→ **TASK ITEM**: Return each of the entries below precisely as it appears.

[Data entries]
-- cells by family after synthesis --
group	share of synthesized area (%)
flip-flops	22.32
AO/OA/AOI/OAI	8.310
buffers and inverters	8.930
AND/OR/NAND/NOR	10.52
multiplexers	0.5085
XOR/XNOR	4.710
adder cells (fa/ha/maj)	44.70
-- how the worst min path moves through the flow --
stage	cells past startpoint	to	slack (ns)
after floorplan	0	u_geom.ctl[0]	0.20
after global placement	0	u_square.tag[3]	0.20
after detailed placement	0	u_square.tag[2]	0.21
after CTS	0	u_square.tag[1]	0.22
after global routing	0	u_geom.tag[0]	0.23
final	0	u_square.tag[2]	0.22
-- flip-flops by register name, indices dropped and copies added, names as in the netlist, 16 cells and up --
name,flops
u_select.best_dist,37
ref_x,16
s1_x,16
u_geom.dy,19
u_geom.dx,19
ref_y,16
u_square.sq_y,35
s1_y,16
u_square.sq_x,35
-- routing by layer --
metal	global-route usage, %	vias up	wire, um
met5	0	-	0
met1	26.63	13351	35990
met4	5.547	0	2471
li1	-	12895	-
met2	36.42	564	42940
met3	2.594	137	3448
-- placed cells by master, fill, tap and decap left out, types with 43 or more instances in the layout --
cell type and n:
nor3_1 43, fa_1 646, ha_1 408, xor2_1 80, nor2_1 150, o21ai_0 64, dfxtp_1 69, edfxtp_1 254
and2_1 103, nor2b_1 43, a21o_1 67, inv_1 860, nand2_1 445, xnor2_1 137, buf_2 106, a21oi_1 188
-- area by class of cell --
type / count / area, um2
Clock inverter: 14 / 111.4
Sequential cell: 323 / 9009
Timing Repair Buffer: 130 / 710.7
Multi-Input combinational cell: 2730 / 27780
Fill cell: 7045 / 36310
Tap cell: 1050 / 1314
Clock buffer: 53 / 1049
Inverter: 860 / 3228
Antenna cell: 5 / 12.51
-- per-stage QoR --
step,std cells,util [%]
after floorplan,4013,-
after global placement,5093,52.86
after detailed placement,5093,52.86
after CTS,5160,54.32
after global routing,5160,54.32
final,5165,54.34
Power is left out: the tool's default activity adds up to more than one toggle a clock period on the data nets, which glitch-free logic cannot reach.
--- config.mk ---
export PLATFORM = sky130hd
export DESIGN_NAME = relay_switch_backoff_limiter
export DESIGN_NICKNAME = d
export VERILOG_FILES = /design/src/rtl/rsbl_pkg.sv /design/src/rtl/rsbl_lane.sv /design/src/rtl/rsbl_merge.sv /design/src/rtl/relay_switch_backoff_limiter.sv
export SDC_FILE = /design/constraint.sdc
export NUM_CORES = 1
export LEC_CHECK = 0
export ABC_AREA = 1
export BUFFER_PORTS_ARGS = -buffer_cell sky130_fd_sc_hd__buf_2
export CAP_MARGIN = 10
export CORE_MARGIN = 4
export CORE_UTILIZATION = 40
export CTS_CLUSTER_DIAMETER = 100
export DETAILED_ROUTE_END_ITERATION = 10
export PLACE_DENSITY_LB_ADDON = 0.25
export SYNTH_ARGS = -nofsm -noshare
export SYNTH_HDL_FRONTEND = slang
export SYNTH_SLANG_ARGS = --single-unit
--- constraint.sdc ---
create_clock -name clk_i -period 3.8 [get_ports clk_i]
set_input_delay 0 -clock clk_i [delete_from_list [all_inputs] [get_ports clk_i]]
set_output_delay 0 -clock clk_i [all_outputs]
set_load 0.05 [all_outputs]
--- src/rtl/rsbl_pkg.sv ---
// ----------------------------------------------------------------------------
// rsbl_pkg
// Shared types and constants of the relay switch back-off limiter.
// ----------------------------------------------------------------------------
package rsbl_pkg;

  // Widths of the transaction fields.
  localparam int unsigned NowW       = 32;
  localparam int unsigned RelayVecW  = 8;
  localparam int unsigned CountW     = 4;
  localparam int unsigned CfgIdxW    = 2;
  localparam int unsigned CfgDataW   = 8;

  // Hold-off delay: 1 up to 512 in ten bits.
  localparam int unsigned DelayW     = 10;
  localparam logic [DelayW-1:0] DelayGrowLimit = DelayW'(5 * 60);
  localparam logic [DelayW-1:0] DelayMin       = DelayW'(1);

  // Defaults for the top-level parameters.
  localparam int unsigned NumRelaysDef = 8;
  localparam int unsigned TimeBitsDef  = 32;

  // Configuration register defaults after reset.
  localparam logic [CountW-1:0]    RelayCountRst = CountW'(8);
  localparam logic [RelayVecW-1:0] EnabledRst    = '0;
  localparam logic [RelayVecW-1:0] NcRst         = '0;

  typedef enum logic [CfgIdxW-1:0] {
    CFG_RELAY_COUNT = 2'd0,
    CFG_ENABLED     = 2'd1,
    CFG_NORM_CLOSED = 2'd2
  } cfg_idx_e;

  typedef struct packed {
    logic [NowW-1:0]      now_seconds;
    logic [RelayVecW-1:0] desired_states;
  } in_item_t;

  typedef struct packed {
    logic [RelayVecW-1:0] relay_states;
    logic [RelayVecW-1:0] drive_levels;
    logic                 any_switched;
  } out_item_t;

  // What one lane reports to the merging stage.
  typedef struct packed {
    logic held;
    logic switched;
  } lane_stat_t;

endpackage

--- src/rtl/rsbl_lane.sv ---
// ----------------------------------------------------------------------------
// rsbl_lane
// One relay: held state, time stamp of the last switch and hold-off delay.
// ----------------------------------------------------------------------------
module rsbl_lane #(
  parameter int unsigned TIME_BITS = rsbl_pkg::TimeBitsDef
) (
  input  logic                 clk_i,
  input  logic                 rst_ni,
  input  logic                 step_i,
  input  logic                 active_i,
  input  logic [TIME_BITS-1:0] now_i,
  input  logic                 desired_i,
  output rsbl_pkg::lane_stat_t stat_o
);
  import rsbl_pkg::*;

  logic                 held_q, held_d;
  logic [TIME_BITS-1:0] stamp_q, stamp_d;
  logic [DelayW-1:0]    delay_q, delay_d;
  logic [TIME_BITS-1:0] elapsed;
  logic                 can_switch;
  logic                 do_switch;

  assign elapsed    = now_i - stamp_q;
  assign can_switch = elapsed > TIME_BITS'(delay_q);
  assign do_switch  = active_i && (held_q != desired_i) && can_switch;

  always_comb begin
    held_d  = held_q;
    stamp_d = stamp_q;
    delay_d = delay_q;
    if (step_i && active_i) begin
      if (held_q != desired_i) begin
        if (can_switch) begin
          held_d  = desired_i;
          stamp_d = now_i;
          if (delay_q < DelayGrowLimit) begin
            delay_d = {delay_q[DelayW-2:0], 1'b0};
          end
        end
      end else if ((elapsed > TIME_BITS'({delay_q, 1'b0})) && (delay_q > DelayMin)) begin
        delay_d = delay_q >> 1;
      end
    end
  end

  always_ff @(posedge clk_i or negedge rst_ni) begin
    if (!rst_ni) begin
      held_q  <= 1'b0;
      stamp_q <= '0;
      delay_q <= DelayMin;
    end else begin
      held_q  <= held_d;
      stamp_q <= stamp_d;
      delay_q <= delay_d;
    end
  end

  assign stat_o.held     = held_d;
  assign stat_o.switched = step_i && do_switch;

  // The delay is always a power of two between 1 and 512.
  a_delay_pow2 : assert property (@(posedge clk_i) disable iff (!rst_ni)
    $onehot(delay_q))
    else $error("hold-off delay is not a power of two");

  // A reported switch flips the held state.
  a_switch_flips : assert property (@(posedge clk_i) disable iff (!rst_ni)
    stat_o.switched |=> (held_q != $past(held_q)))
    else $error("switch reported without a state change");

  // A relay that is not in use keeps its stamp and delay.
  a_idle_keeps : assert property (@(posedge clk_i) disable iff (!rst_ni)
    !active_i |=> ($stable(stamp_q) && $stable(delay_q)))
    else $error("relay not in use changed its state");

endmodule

→ **YOUR SOLUTION**:
-- cells by family after synthesis --
group	share of synthesized area (%)
flip-flops	22.32
AO/OA/AOI/OAI	8.310
buffers and inverters	8.930
AND/OR/NAND/NOR	10.52
multiplexers	0.5085
XOR/XNOR	4.710
adder cells (fa/ha/maj)	44.70
-- how the worst min path moves through the flow --
stage	cells past startpoint	to	slack (ns)
after floorplan	0	u_geom.ctl[0]	0.20
after global placement	0	u_square.tag[3]	0.20
after detailed placement	0	u_square.tag[2]	0.21
after CTS	0	u_square.tag[1]	0.22
after global routing	0	u_geom.tag[0]	0.23
final	0	u_square.tag[2]	0.22
-- flip-flops by register name, indices dropped and copies added, names as in the netlist, 16 cells and up --
name,flops
u_select.best_dist,37
ref_x,16
s1_x,16
u_geom.dy,19
u_geom.dx,19
ref_y,16
u_square.sq_y,35
s1_y,16
u_square.sq_x,35
-- routing by layer --
metal	global-route usage, %	vias up	wire, um
met5	0	-	0
met1	26.63	13351	35990
met4	5.547	0	2471
li1	-	12895	-
met2	36.42	564	42940
met3	2.594	137	3448
-- placed cells by master, fill, tap and decap left out, types with 43 or more instances in the layout --
cell type and n:
nor3_1 43, fa_1 646, ha_1 408, xor2_1 80, nor2_1 150, o21ai_0 64, dfxtp_1 69, edfxtp_1 254
and2_1 103, nor2b_1 43, a21o_1 67, inv_1 860, nand2_1 445, xnor2_1 137, buf_2 106, a21oi_1 188
-- area by class of cell --
type / count / area, um2
Clock inverter: 14 / 111.4
Sequential cell: 323 / 9009
Timing Repair Buffer: 130 / 710.7
Multi-Input combinational cell: 2730 / 27780
Fill cell: 7045 / 36310
Tap cell: 1050 / 1314
Clock buffer: 53 / 1049
Inverter: 860 / 3228
Antenna cell: 5 / 12.51
-- per-stage QoR --
step,std cells,util [%]
after floorplan,4013,-
after global placement,5093,52.86
after detailed placement,5093,52.86
after CTS,5160,54.32
after global routing,5160,54.32
final,5165,54.34
Power is left out: the tool's default activity adds up to more than one toggle a clock period on the data nets, which glitch-free logic cannot reach.
--- config.mk ---
export PLATFORM = sky130hd
export DESIGN_NAME = relay_switch_backoff_limiter
export DESIGN_NICKNAME = d
export VERILOG_FILES = /design/src/rtl/rsbl_pkg.sv /design/src/rtl/rsbl_lane.sv /design/src/rtl/rsbl_merge.sv /design/src/rtl/relay_switch_backoff_limiter.sv
export SDC_FILE = /design/constraint.sdc
export NUM_CORES = 1
export LEC_CHECK = 0
export ABC_AREA = 1
export BUFFER_PORTS_ARGS = -buffer_cell sky130_fd_sc_hd__buf_2
export CAP_MARGIN = 10
export CORE_MARGIN = 4
export CORE_UTILIZATION = 40
export CTS_CLUSTER_DIAMETER = 100
export DETAILED_ROUTE_END_ITERATION = 10
export PLACE_DENSITY_LB_ADDON = 0.25
export SYNTH_ARGS = -nofsm -noshare
export SYNTH_HDL_FRONTEND = slang
export SYNTH_SLANG_ARGS = --single-unit
--- constraint.sdc ---
create_clock -name clk_i -period 3.8 [get_ports clk_i]
set_input_delay 0 -clock clk_i [delete_from_list [all_inputs] [get_ports clk_i]]
set_output_delay 0 -clock clk_i [all_outputs]
set_load 0.05 [all_outputs]
--- src/rtl/rsbl_pkg.sv ---
// ----------------------------------------------------------------------------
// rsbl_pkg
// Shared types and constants of the relay switch back-off limiter.
// ----------------------------------------------------------------------------
package rsbl_pkg;

  // Widths of the transaction fields.
  localparam int unsigned NowW       = 32;
  localparam int unsigned RelayVecW  = 8;
  localparam int unsigned CountW     = 4;
  localparam int unsigned CfgIdxW    = 2;
  localparam int unsigned CfgDataW   = 8;

  // Hold-off delay: 1 up to 512 in ten bits.
  localparam int unsigned DelayW     = 10;
  localparam logic [DelayW-1:0] DelayGrowLimit = DelayW'(5 * 60);
  localparam logic [DelayW-1:0] DelayMin       = DelayW'(1);

  // Defaults for the top-level parameters.
  localparam int unsigned NumRelaysDef = 8;
  localparam int unsigned TimeBitsDef  = 32;

  // Configuration register defaults after reset.
  localparam logic [CountW-1:0]    RelayCountRst = CountW'(8);
  localparam logic [RelayVecW-1:0] EnabledRst    = '0;
  localparam logic [RelayVecW-1:0] NcRst         = '0;

  typedef enum logic [CfgIdxW-1:0] {
    CFG_RELAY_COUNT = 2'd0,
    CFG_ENABLED     = 2'd1,
    CFG_NORM_CLOSED = 2'd2
  } cfg_idx_e;

  typedef struct packed {
    logic [NowW-1:0]      now_seconds;
    logic [RelayVecW-1:0] desired_states;
  } in_item_t;

  typedef struct packed {
    logic [RelayVecW-1:0] relay_states;
    logic [RelayVecW-1:0] drive_levels;
    logic                 any_switched;
  } out_item_t;

  // What one lane reports to the merging stage.
  typedef struct packed {
    logic held;
    logic switched;
  } lane_stat_t;

endpackage

--- src/rtl/rsbl_lane.sv ---
// ----------------------------------------------------------------------------
// rsbl_lane
// One relay: held state, time stamp of the last switch and hold-off delay.
// ----------------------------------------------------------------------------
module rsbl_lane #(
  parameter int unsigned TIME_BITS = rsbl_pkg::TimeBitsDef
) (
  input  logic                 clk_i,
  input  logic                 rst_ni,
  input  logic                 step_i,
  input  logic                 active_i,
  input  logic [TIME_BITS-1:0] now_i,
  input  logic                 desired_i,
  output rsbl_pkg::lane_stat_t stat_o
);
  import rsbl_pkg::*;

  logic                 held_q, held_d;
  logic [TIME_BITS-1:0] stamp_q, stamp_d;
  logic [DelayW-1:0]    delay_q, delay_d;
  logic [TIME_BITS-1:0] elapsed;
  logic                 can_switch;
  logic                 do_switch;

  assign elapsed    = now_i - stamp_q;
  assign can_switch = elapsed > TIME_BITS'(delay_q);
  assign do_switch  = active_i && (held_q != desired_i) && can_switch;

  always_comb begin
    held_d  = held_q;
    stamp_d = stamp_q;
    delay_d = delay_q;
    if (step_i && active_i) begin
      if (held_q != desired_i) begin
        if (can_switch) begin
          held_d  = desired_i;
          stamp_d = now_i;
          if (delay_q < DelayGrowLimit) begin
            delay_d = {delay_q[DelayW-2:0], 1'b0};
          end
        end
      end else if ((elapsed > TIME_BITS'({delay_q, 1'b0})) && (delay_q > DelayMin)) begin
        delay_d = delay_q >> 1;
      end
    end
  end

  always_ff @(posedge clk_i or negedge rst_ni) begin
    if (!rst_ni) begin
      held_q  <= 1'b0;
      stamp_q <= '0;
      delay_q <= DelayMin;
    end else begin
      held_q  <= held_d;
      stamp_q <= stamp_d;
      delay_q <= delay_d;
    end
  end

  assign stat_o.held     = held_d;
  assign stat_o.switched = step_i && do_switch;

  // The delay is always a power of two between 1 and 512.
  a_delay_pow2 : assert property (@(posedge clk_i) disable iff (!rst_ni)
    $onehot(delay_q))
    else $error("hold-off delay is not a power of two");

  // A reported switch flips the held state.
  a_switch_flips : assert property (@(posedge clk_i) disable iff (!rst_ni)
    stat_o.switched |=> (held_q != $past(held_q)))
    else $error("switch reported without a state change");

  // A relay that is not in use keeps its stamp and delay.
  a_idle_keeps : assert property (@(posedge clk_i) disable iff (!rst_ni)
    !active_i |=> ($stable(stamp_q) && $stable(delay_q)))
    else $error("relay not in use changed its state");

endmodule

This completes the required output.